Die Sozialabgaben steigen weiter, die Arbeitslosenkasse häuft Reserven an. Warum gibt sie das Geld nicht an die zurück, die es erarbeitet haben?

Was der Finanzminister zum neuen Jahr gibt, nimmt der Gesundheitsminister. Die leichte Steuersenkung wird zumindest teilweise aufgezehrt durch den höheren Beitragssatz zur Pflegeversicherung und den höheren Zusatzbeitrag, den jetzt so manche Krankenkasse erbittet. Ein großes Thema sind die steigenden Sozialabgaben bislang nicht, auch weil die große Koalition ihr Vorgehen geschickt tarnt. Minister Gröhe hat den Beitragssprung um ein halbes Prozent, den die Ausweitung der Pflegeleistungen um ein sattes Viertel mit sich bringt, in zwei Schritte aufgeteilt. Ins Wahljahr fällt mit 0,2 Prozentpunkten nur noch der kleinere. Und den kräftigeren Anstieg der Zusatzbeiträge haben Union und SPD verhindert, indem sie den Kassen kurzerhand aus der Reserve des Gesundheitsfonds 1,5 Milliarden Euro zuschusterten. Dass der Beitragssatz der Renten- und Arbeitslosenversicherung stabil bleibt, ist kein Trost.

Die Arbeitslosenkasse häuft Reserven an, allein 2016 hat sie den Beschäftigten und ihren Unternehmen 4,9 Milliarden Euro zu viel abgeknöpft. Statt das Geld an die zurückzugeben, die es erarbeitet haben, denkt die Politik über neue Leistungen nach. Auch in der Rentenkasse läge der Beitragssatz niedriger, hätte die Koalition die dank guter Konjunktur unerwartet erzielten Zusatzeinnahmen nicht in Mütterrente und Rente mit 63 gesteckt.

Die Wettbewerbsfähigkeit der Unternehmen interessiert kaum

Für ihre Politik, die kollektiven Sozialleistungen mit Hilfe der Beitragszahler beherzt auszuweiten, bekommt die Regierung in Umfragen viel Lob. Beifall finden auch jene, die immer noch neue Lücken im Sozialsystem ausmachen. Ein Wahlkampf um höhere Renten zeichnet sich ab. Hingegen hat der Ökonomenrat beim Wirtschaftsministerium nur ein Achselzucken kassiert für seine eindringliche Warnung, dass die Sozialbeiträge nach 2030 von heute rund 40 Prozent auf mehr als 50 Prozent des Bruttolohns schießen werden. Da auch die steuerfinanzierten Sozialausgaben zulegen, bliebe dann von dem, was Bürger und Unternehmen verdienen, nicht mehr viel zur privaten Verfügung, ob für Konsum oder Investition. Was das für die Motivation der Arbeitnehmer und die Dynamik und Wettbewerbsfähigkeit der Unternehmen bedeutet, interessiert kaum.

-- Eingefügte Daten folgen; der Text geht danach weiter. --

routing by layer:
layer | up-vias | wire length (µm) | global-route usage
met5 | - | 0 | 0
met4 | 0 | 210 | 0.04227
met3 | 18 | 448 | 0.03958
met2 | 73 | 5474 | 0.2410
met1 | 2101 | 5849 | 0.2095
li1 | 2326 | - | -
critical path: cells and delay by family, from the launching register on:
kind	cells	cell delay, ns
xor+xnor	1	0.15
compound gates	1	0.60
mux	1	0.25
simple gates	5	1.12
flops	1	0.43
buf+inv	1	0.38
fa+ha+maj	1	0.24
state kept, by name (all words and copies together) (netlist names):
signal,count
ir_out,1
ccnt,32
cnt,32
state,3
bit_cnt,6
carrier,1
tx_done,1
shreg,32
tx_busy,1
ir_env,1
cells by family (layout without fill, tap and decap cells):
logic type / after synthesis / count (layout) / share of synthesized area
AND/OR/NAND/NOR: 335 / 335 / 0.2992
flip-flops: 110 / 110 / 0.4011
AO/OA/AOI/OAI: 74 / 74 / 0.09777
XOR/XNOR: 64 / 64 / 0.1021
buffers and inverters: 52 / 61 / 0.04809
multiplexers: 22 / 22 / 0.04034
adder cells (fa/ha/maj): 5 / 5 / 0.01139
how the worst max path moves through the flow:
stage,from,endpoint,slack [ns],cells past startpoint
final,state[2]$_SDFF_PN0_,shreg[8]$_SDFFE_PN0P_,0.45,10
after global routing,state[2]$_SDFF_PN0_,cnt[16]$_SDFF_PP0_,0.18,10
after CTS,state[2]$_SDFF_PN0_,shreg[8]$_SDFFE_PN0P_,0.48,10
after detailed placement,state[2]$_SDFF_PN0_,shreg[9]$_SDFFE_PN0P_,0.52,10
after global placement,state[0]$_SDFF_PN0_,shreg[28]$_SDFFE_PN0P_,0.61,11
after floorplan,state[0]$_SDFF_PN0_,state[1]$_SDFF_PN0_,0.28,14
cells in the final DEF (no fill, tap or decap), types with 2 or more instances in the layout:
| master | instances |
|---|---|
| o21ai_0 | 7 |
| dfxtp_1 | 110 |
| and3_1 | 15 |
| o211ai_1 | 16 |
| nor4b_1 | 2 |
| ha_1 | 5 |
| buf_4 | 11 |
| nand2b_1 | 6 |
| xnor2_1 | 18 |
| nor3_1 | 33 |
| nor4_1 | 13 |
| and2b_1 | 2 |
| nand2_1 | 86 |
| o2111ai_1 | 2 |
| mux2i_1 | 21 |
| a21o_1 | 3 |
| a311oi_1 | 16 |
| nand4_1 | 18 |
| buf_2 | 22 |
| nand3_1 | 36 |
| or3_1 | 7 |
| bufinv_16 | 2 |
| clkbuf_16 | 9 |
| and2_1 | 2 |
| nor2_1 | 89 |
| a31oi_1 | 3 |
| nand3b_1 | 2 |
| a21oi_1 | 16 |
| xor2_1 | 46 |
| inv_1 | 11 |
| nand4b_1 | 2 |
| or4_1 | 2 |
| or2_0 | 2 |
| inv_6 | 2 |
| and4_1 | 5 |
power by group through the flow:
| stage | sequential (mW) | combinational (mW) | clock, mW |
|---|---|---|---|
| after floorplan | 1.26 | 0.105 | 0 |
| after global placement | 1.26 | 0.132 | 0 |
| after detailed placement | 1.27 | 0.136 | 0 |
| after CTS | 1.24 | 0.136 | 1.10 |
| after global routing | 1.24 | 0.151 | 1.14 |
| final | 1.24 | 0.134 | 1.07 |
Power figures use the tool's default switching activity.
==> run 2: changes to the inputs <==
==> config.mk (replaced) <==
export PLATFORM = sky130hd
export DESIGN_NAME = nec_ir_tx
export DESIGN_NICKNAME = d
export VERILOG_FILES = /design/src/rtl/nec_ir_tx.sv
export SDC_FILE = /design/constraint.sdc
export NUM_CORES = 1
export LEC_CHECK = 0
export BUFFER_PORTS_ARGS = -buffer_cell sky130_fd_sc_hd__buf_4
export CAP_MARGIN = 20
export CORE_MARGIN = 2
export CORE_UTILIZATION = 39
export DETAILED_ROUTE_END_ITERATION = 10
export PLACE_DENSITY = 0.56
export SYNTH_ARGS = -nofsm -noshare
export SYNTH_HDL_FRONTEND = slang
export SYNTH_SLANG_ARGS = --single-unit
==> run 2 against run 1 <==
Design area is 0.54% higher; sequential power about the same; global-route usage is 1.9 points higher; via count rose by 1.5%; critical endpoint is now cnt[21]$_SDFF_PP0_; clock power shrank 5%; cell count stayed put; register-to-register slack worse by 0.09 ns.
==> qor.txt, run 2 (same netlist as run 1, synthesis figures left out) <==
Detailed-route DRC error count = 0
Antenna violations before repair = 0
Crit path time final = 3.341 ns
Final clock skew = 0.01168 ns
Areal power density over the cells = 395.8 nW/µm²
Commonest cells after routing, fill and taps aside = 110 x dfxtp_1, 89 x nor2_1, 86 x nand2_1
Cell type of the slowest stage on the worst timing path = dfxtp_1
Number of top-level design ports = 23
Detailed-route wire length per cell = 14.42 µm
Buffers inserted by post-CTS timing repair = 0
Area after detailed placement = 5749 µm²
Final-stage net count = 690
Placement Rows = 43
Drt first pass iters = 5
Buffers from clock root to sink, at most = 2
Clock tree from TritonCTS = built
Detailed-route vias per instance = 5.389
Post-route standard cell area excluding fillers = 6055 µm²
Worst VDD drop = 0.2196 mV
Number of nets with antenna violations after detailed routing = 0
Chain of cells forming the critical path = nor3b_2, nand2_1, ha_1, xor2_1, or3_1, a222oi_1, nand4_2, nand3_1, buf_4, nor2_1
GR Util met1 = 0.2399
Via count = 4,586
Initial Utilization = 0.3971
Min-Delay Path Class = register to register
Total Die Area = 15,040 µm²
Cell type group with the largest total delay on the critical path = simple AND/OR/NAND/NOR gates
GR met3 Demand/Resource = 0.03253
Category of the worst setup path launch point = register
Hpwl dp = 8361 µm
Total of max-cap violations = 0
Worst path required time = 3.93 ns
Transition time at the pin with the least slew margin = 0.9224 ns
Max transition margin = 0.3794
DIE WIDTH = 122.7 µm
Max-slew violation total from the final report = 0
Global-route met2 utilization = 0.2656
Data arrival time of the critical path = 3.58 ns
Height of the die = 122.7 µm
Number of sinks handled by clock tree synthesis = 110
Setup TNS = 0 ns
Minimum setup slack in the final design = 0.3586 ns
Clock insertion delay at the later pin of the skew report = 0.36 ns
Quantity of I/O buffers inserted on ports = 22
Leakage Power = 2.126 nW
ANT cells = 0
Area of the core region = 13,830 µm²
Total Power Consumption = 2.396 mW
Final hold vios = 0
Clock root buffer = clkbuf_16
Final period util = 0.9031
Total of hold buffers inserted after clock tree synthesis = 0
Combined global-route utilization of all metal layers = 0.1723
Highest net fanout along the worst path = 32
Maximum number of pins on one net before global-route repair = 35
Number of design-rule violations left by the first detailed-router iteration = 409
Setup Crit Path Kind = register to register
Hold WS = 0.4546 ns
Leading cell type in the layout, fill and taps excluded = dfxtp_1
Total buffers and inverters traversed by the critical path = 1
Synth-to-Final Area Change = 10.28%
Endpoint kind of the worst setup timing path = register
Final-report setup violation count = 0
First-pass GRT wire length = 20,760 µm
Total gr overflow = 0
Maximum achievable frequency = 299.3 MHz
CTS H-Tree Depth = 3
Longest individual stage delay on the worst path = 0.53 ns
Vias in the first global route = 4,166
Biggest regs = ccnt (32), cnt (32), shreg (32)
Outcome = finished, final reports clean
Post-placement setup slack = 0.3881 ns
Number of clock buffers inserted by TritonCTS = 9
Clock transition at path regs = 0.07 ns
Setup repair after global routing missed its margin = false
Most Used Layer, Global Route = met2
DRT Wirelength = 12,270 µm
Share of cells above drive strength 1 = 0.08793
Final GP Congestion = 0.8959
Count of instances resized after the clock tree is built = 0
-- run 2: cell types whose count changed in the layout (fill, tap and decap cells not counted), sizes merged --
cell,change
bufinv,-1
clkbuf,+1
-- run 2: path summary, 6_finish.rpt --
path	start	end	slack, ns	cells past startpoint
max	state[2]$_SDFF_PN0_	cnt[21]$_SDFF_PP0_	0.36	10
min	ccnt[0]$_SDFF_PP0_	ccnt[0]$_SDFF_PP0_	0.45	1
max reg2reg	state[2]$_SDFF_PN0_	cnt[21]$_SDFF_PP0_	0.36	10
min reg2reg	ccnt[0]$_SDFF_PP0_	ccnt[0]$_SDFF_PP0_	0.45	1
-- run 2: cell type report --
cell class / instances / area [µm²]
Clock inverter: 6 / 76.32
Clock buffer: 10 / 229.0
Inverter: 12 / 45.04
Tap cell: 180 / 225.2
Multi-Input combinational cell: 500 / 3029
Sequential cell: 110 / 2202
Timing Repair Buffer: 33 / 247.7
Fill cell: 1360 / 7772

Politische Weitsicht und frühes Gegensteuern verlangt eine Mehrheit der Bürger bloß im Klimaschutz, nicht zum Schutz der Sozialen Marktwirtschaft. Das Bewusstsein, dass es finanzieller Freiheit bedarf, um im Wettbewerb erfolgreich etwas zu wagen, fehlt zunehmend. Doch sozial bleibt die Marktwirtschaft nur, wenn die Sozialpolitik die Ansprüche zu zügeln lernt.